The PKK has often used abductions to bring itself international attentionImage: AP

Rebels from the militant Kurdish Workers' Party, PKK, which is banned in Germany, said three Germans abducted in Turkey last week were in good health but demanded that Ankara halt military assaults in the area where they were seized.

"The PKK is ready to release the three German tourists on condition that Turkey halts its military attacks in the area where they were captured," PKK spokesman Sozdar Avesta told reporters in northern Iraq's Qandil mountain range.

The three Germans were seized on Tuesday in Mount Ararat area of Turkey, believed to be the final resting place of the Biblical Noah's Ark. The PKK claimed that the Germans were working against the Kurds in Germany.

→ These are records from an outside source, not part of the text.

## src/rtl/mlp_seq_engine.sv

```systemverilog
// Time-multiplexed N_IN-N_HID-N_OUT perceptron: one signed MAC walks every neuron in turn,
// streaming weights/biases in address order from an external 1-cycle-latency coefficient memory.
module mlp_seq_engine #(
  parameter int N_IN  = 60,
  parameter int N_HID = 5,
  parameter int N_OUT = 2,
  parameter int W     = 16,
  parameter int FRAC  = 8,
  parameter int AW    = 10,
  localparam int KW   = (N_OUT > 1) ? $clog2(N_OUT) : 1
) (
  input  logic               clk,
  input  logic               rst_n,
  input  logic               start,
  input  logic [N_IN*W-1:0]  uzorak,
  output logic [AW-1:0]      coef_addr,
  input  logic [W-1:0]       coef_data,
  output logic               busy,
  output logic               done,
  output logic [N_OUT*W-1:0] izlaz,
  output logic [N_OUT-1:0]   indikator,
  output logic [KW-1:0]      klasa
);

  localparam int ACC_W = 2*W + $clog2(N_IN+1) + 1;
  localparam int NMAX  = (N_IN > N_HID) ? N_IN : N_HID;
  localparam int CW    = $clog2(NMAX+2);
  localparam int NW    = $clog2(((N_HID > N_OUT) ? N_HID : N_OUT) + 1);
  localparam logic signed [ACC_W-1:0] SMAX = {{(ACC_W-W+1){1'b0}}, {(W-1){1'b1}}};
  localparam logic signed [ACC_W-1:0] SMIN = {{(ACC_W-W+1){1'b1}}, {(W-1){1'b0}}};

  typedef enum logic [2:0] {
    S_IDLE, S_HID_MAC, S_HID_FIN, S_OUT_MAC, S_OUT_FIN, S_DONE
  } state_t;

  state_t                         r_state;
  logic [CW-1:0]                  r_cnt;
  logic [NW-1:0]                  r_nrn;
  logic [AW-1:0]                  r_addr;
  logic [N_IN-1:0][W-1:0]         r_smp;
  logic [N_HID-1:0][W-1:0]        r_hid;
  logic [N_OUT-1:0][W-1:0]        r_ob;
  logic signed [ACC_W-1:0]        r_acc;
  logic                           r_busy;
  logic                           r_done;
  logic [N_OUT-1:0][W-1:0]        r_izlaz;
  logic [N_OUT-1:0]               r_ind;
  logic [KW-1:0]                  r_klasa;

  logic                           w_is_hid;
  logic [CW-1:0]                  w_last;
  logic [CW-1:0]                  w_opi;
  logic [W-1:0]                   w_op;
  logic signed [2*W-1:0]          w_prod;
  logic signed [ACC_W-1:0]        w_prod_x;
  logic signed [ACC_W-1:0]        w_bias_x;
  logic signed [ACC_W-1:0]        w_sh;
  logic [W-1:0]                   w_sat;
  logic [W-1:0]                   w_relu;
  logic [W-1:0]                   w_best;
  logic [KW-1:0]                  w_cls;
  logic [N_OUT-1:0]               w_ind;

  assign w_is_hid = (r_state == S_HID_MAC);
  assign w_last   = w_is_hid ? CW'(N_IN) : CW'(N_HID);
  // r_cnt counts cycles within a neuron; data returned at r_cnt=k belongs to address k-1
  assign w_opi    = r_cnt - 1'b1;

  always_comb begin
    w_op = '0;
    for (int i = 0; i < N_IN; i++)
      if (r_state == S_HID_MAC && w_opi == CW'(i)) w_op = r_smp[i];
    for (int j = 0; j < N_HID; j++)
      if (r_state == S_OUT_MAC && w_opi == CW'(j)) w_op = r_hid[j];
  end

  assign w_prod   = $signed(coef_data) * $signed(w_op);
  assign w_prod_x = ACC_W'(w_prod);
  assign w_bias_x = ACC_W'($signed(coef_data)) <<< FRAC;
  assign w_sh     = r_acc >>> FRAC;

  always_comb begin
    if (w_sh > SMAX)      w_sat = {1'b0, {(W-1){1'b1}}};
    else if (w_sh < SMIN) w_sat = {1'b1, {(W-1){1'b0}}};
    else                  w_sat = w_sh[W-1:0];
  end

  assign w_relu = w_sat[W-1] ? '0 : w_sat;

  // strict compare keeps the lowest index on ties
  always_comb begin
    w_cls  = '0;
    w_best = r_ob[0];
    for (int k = 1; k < N_OUT; k++)
      if ($signed(r_ob[k]) > $signed(w_best)) begin
        w_best = r_ob[k];
        w_cls  = KW'(k);
      end
  end

  always_comb begin
    w_ind = '0;
    for (int k = 0; k < N_OUT; k++) w_ind[k] = r_ob[k][W-1];
  end

  always_ff @(posedge clk or negedge rst_n) begin
    if (!rst_n) begin
      r_state <= S_IDLE;
      r_cnt   <= '0;
      r_nrn   <= '0;
      r_addr  <= '0;
      r_smp   <= '0;
      r_hid   <= '0;
      r_ob    <= '0;
      r_acc   <= '0;
      r_busy  <= 1'b0;
      r_done  <= 1'b0;
      r_izlaz <= '0;
      r_ind   <= '0;
      r_klasa <= '0;
    end else begin
      r_done <= 1'b0;
      case (r_state)
        S_IDLE: begin
          if (start) begin
            r_smp   <= uzorak;
            r_busy  <= 1'b1;
            r_addr  <= '0;
            r_cnt   <= '0;
            r_nrn   <= '0;
            r_acc   <= '0;
            r_state <= S_HID_MAC;
          end
        end
        S_HID_MAC, S_OUT_MAC: begin
          if (r_cnt < w_last) r_addr <= r_addr + 1'b1;
          if (r_cnt == w_last + 1'b1) begin
            r_acc   <= r_acc + w_bias_x;
            r_state <= w_is_hid ? S_HID_FIN : S_OUT_FIN;
          end else begin
            if (r_cnt != '0) r_acc <= r_acc + w_prod_x;
            r_cnt <= r_cnt + 1'b1;
          end
        end
        S_HID_FIN: begin
          // coefficients are laid out contiguously, so the next base is just the next address
          r_hid[r_nrn] <= w_relu;
          r_addr       <= r_addr + 1'b1;
          r_acc        <= '0;
          r_cnt        <= '0;
          if (r_nrn == NW'(N_HID-1)) begin
            r_nrn   <= '0;
            r_state <= S_OUT_MAC;
          end else begin
            r_nrn   <= r_nrn + 1'b1;
            r_state <= S_HID_MAC;
          end
        end
        S_OUT_FIN: begin
          r_ob[r_nrn] <= w_sat;
          r_addr      <= r_addr + 1'b1;
          r_acc       <= '0;
          r_cnt       <= '0;
          if (r_nrn == NW'(N_OUT-1)) begin
            r_nrn   <= '0;
            r_state <= S_DONE;
          end else begin
            r_nrn   <= r_nrn + 1'b1;
            r_state <= S_OUT_MAC;
          end
        end
        S_DONE: begin
          r_izlaz <= r_ob;
          r_ind   <= w_ind;
          r_klasa <= w_cls;
          r_done  <= 1'b1;
          r_busy  <= 1'b0;
          r_addr  <= '0;
          r_state <= S_IDLE;
        end
        default: r_state <= S_IDLE;
      endcase
    end
  end

  assign coef_addr = r_addr;
  assign busy      = r_busy;
  assign done      = r_done;
  assign izlaz     = r_izlaz;
  assign indikator = r_ind;
  assign klasa     = r_klasa;

endmodule

```

## config.mk

```make
export PLATFORM = sky130hd
export DESIGN_NAME = mlp_seq_engine
export DESIGN_NICKNAME = d
export VERILOG_FILES = /design/src/rtl/mlp_seq_engine.sv
export SDC_FILE = /design/constraint.sdc
export NUM_CORES = 2
export LEC_CHECK = 0
export CAP_MARGIN = 20
export CORE_AREA = 2 2 397 399
export DETAILED_ROUTE_END_ITERATION = 16
export DIE_AREA = 0 0 399 401
export HOLD_SLACK_MARGIN = 0.02
export PLACE_DENSITY = 0.76
export SLEW_MARGIN = 20
export SYNTH_ARGS = -nofsm -noshare
export SYNTH_HDL_FRONTEND = slang
export SYNTH_SLANG_ARGS = --single-unit
```

## constraint.sdc

```tcl
create_clock -name clk -period 11.25 [get_ports clk]
set_clock_uncertainty 0.15 [all_clocks]
set_input_delay 2.8125 -clock clk [delete_from_list [all_inputs] [get_ports clk]]
set_output_delay 2.8125 -clock clk [all_outputs]
set_load 0.1 [all_outputs]
```

==> impl_metrics.toml <==
[clocking]
cts_buffers = 135
cts_tree = "done"
cts_buffer_depth = 3
cts_root_buf = "clkbuf_16"
h-tree-depth = 4
insertion_delay_ns = 0.80
cts_sinks = 1163
path_clk_slew_ns = 0.06
hold_buffers = 0

[floorplanning]
start_util = 0.442
die_x_um = 399
fp-row-count = 145
ioPinCount = 1026
core_mm2 = 0.156
dieArea_mm2 = 0.160
die_y_um = 401

[detailed_routing]
via_count = 60759
vias_per_cell = 6.21
wl_met1_mm = 118
firstDrtPassIters = 8
wl_per_cell_um = 33.0
wl_met3_mm = 34.5
final_antenna_net_count = 0
dr.first_iter.drc_count = 7866
dr.max_layer_used = "met5"
drt-total-wl_mm = 323
route.met2.wl_mm = 145
drc = 0

[critical_path]
crit_start = "r_cnt[1]"
r2r_cells = 40
critPathKind = "reg2reg"
cpMostUsedCell = "fa_1"
cp-start-kind = "flip-flop"
required_ns = 11.74
endpoint_kind = "flip-flop"
reg2reg_from = "r_cnt[1]"
arrival_ns = 11.55
path_max_fanout = 14
slowest_delay_ns = 0.56
slowest_stage = "a211oi_1"
reg2reg_setup_slack_ns = 0.19
r2r_end = "r_acc[36]"

[placed_design]
io_buffers = 1025
place_congestion = 1.05
place_area_mm2 = 0.0840
hpwl_mm = 256

[sta]
finalSetupViolations = 0
fin_crit_sh = 0.983
setup_tns_ns = 0
report.final.slew_viol_count = 0
period_needed_ns = 11.06
rsz0062_at_grt = "yes"
final-hold-violation-count = 0
max_slew_margin = 0.103
timing.fmax_ghz = 0.0904
worst_pin_slew_ns = 1.35

[synthesis]
synth.distinct_cells = 112
syn_area_mm2 = 0.0688
yosys.area.top_type = "dfrtp_1"
ys_async_sr_fraction = 1.00
synth_top_family_by_area = "multiplexers"
yosysWarnings = 0
synth.top_cell.area_share = 0.423
synth_edf_count = 0
synth_area_leaders = "dfrtp_1 42%, mux2_2 16%, fa_1 9.5%"
syn_avg_cell_area_um2 = 10.9
synth_ff_type = "dfrtp_1"
synth_xor_area_frac = 0.00942
synth_compound_area_frac = 0.133
netlist_instances = 6316
ys_ff_latch = 1163
synth-adder-area-share = 0.127
ys_seq_area_frac = 0.423
synthesis.nets = 7795
yosys.area_share.simple = 0.103
synthMuxAreaShare = 0.157

[hold_path]
worstHoldPathType = "reg2reg"
hold_depth = 2
hold_path_end = "r_hid[57]"
min_from = "r_hid[57]"

[global_routing]
antenna_found_initial = 56
grt_pass1_wl_mm = 450
overflow = 0
grt_max_degree = 207
grt.total_usage = 0.395
grt_pass1_vias = 60978

[final_layout]
postLayoutCellArea_mm2 = 0.0891
nets = 9055
area_growth_syn_to_layout_pct = 29.5
drive_above_1_share = 0.234

[job]
cap_violations = 0

[outcome]
status = "finished clean"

"Their arrest was a reaction to what Germany is doing. We urge the German government to undertake a new policy towards the Kurds."

PKK strong as ever

Protestors hold a flag showing Abdullah Ocalan, the founding leader of the rebel Kurdistan Workers' party PKK.
Kurds in Germany have protested against a possible major Turkish cross-border operation into northern IraqImage: AP

The latest incident appears to show that the PKK is as strong as ever despite a week-long Turkish offensive into northern Iraq earlier this year aimed at destroying the PKK's ability to use its mountainous hideouts to launch attacks inside Turkey proper. There are near daily reports of Turkish soldiers being wounded or killed in firefights.

The number of clashes, the hostage-taking and the rising incidence of soldiers being injured or killed by mines left by PKK rebels is nowhere near as high as in the early 1990s, when the conflict was its height.

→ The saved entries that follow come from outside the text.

[src/rtl/mem_port_arbiter.sv]
// mem_port_arbiter
// Shares one unified instruction/data memory between the CPU port and a
// DMA/loader port. A request seen in IDLE is granted (alternating on a tie),
// its we/adr/wd are latched and held on the memory port until mem_ack, then
// the grantee gets a one-cycle ready pulse with the captured read data.
// Ports:
//   clk    : clock, rising edge
//   reset  : asynchronous, active-high
//   bus    : mem_port_arbiter_if.slave (cpu_*, dma_*, mem_* signals)
// Parameters: AW, DW widths; TIMEOUT (1..255) wait limit in BUSY.
// Optional feature: define ARB_TIMEOUT_EN to abort an access after TIMEOUT
// BUSY cycles without mem_ack (ready with err=1, rd=0). Without it BUSY waits
// indefinitely and cpu_err/dma_err are tied low.
module mem_port_arbiter #(
    parameter int AW      = 32,
    parameter int DW      = 32,
    parameter int TIMEOUT = 15
) (
    input  logic               clk,
    input  logic               reset,
    mem_port_arbiter_if.slave  bus
);

    if (TIMEOUT < 1 || TIMEOUT > 255) begin : g_bad_timeout
        $error("mem_port_arbiter: TIMEOUT must be in 1..255");
    end

    typedef enum logic [1:0] {IDLE, BUSY, DONE} state_t;

    state_t        state;
    logic          last_dma;   // 1: DMA held the most recent grant
    logic          grant_dma;  // grantee of the access in flight
    logic          pick_dma;
    logic          sel_we;
    logic [AW-1:0] sel_adr;
    logic [DW-1:0] sel_wd;

    // On a tie the port that did not win last time gets the grant.
    assign pick_dma = bus.dma_req && (!bus.cpu_req || !last_dma);
    assign sel_we   = pick_dma ? bus.dma_we  : bus.cpu_we;
    assign sel_adr  = pick_dma ? bus.dma_adr : bus.cpu_adr;
    assign sel_wd   = pick_dma ? bus.dma_wd  : bus.cpu_wd;

`ifdef ARB_TIMEOUT_EN
    localparam logic [7:0] TO_LIM = 8'(TIMEOUT - 1);
    logic [7:0] wait_cnt;
`else
    assign bus.cpu_err = 1'b0;
    assign bus.dma_err = 1'b0;
`endif

    always_ff @(posedge clk or posedge reset) begin
        if (reset) begin
            state         <= IDLE;
            last_dma      <= 1'b1;
            grant_dma     <= 1'b0;
            bus.mem_en    <= 1'b0;
            bus.mem_we    <= 1'b0;
            bus.mem_adr   <= '0;
            bus.mem_wd    <= '0;
            bus.cpu_rd    <= '0;
            bus.dma_rd    <= '0;
            bus.cpu_ready <= 1'b0;
            bus.dma_ready <= 1'b0;
`ifdef ARB_TIMEOUT_EN
            bus.cpu_err   <= 1'b0;
            bus.dma_err   <= 1'b0;
            wait_cnt      <= '0;
`endif
        end else begin
            // ready/err are single-cycle pulses asserted only in DONE
            bus.cpu_ready <= 1'b0;
            bus.dma_ready <= 1'b0;
`ifdef ARB_TIMEOUT_EN
            bus.cpu_err   <= 1'b0;
            bus.dma_err   <= 1'b0;
`endif
            case (state)
                IDLE: begin
                    if (bus.cpu_req || bus.dma_req) begin
                        state       <= BUSY;
                        grant_dma   <= pick_dma;
                        last_dma    <= pick_dma;
                        bus.mem_en  <= 1'b1;
                        bus.mem_we  <= sel_we;
                        bus.mem_adr <= sel_adr;
                        bus.mem_wd  <= sel_wd;
`ifdef ARB_TIMEOUT_EN
                        wait_cnt    <= '0;
`endif
                    end
                end
                BUSY: begin
                    if (bus.mem_ack) begin
                        state      <= DONE;
                        bus.mem_en <= 1'b0;
                        bus.mem_we <= 1'b0;
                        if (grant_dma) begin
                            bus.dma_ready <= 1'b1;
                            bus.dma_rd    <= bus.mem_rd;
                        end else begin
                            bus.cpu_ready <= 1'b1;
                            bus.cpu_rd    <= bus.mem_rd;
                        end
                    end
`ifdef ARB_TIMEOUT_EN
                    // This cycle would bring the count to TIMEOUT: abort.
                    else if (wait_cnt >= TO_LIM) begin
                        state      <= DONE;
                        bus.mem_en <= 1'b0;
                        bus.mem_we <= 1'b0;
                        if (grant_dma) begin
                            bus.dma_ready <= 1'b1;
                            bus.dma_err   <= 1'b1;
                            bus.dma_rd    <= '0;
                        end else begin
                            bus.cpu_ready <= 1'b1;
                            bus.cpu_err   <= 1'b1;
                            bus.cpu_rd    <= '0;
                        end
                    end else if (wait_cnt != 8'hFF) begin
                        wait_cnt <= wait_cnt + 8'd1;
                    end
`endif
                end
                DONE:    state <= IDLE;
                default: state <= IDLE;
            endcase
        end
    end

endmodule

But it is a significant increase compared to the start of the century when Turkey claimed its biggest success in its fight against the PKK: The capture in 1999 of separatist leader Abdullah Ocalan. In a feat that captured the imagination of Turkey, commandos arrested Ocalan in the Kenyan capital Nairobi. Filmed with his capturers on a flight back to Turkey, Ocalan seemed a broken man. He said he was ready to do anything for the Turkish state and that he was a man of peace.

At his trial for high treason Ocalan said the PKK no longer wanted independence for south-east Turkey but instead greater cultural rights and he called for a bilateral ceasefire.

The PKK has since declared a number of unilateral ceasefires and fighting fell to extremely low levels in the early 2000s, low enough for emergency rule in the south-east to be lifted in 2002. At the time it appeared the Turkish military had won its battle with the PKK and the separatists appeared to have lost its appetite for battle.

Terrorist acts on the rise again

Young Turkish people wave a Turkish flag in front of the Cathedral in Cologne, Germany.
Turkish people have demonstrated all over Germany against Kurdish terrorismImage: AP

By 2003, however, hardline elements within the PKK annoyed at Turkey's failure to make significant moves on the Kurdish issue, restarted attacks. Using bases in northern Iraq, hundreds of PKK guerrillas crossed the Iraq border into Turkey. One splinter group, the Kurdish Freedom Falcons also carried out a number of bombings in western Turkey resort towns.

The US-led invasion of Iraq in 2003 gave hope to Turkey that the PKK would be forced to close down its northern Iraqi camps. The difficulty in holding Iraq together forced Washington to abandon its promises to deal with the PKK forcing Turkey to act on its own.

In February, Turkish troops backed by helicopter gunships and warplanes poured across the border. In a short operation, the Turkish military said it had killed more than 200 PKK separatists and destroyed a number of camps. Since then the air force has conducted a number of bombing raids on suspected PKK positions in northern Iraq. That hasn't stopped the attacks.

On Monday, July 14, the Anadolu news agency reported that two soldiers were killed in a armed clash with PKK guerrillas in the south-eastern province of Sirnak, two more to add to the more than 32,000 killed since fighting began in the early 1990s.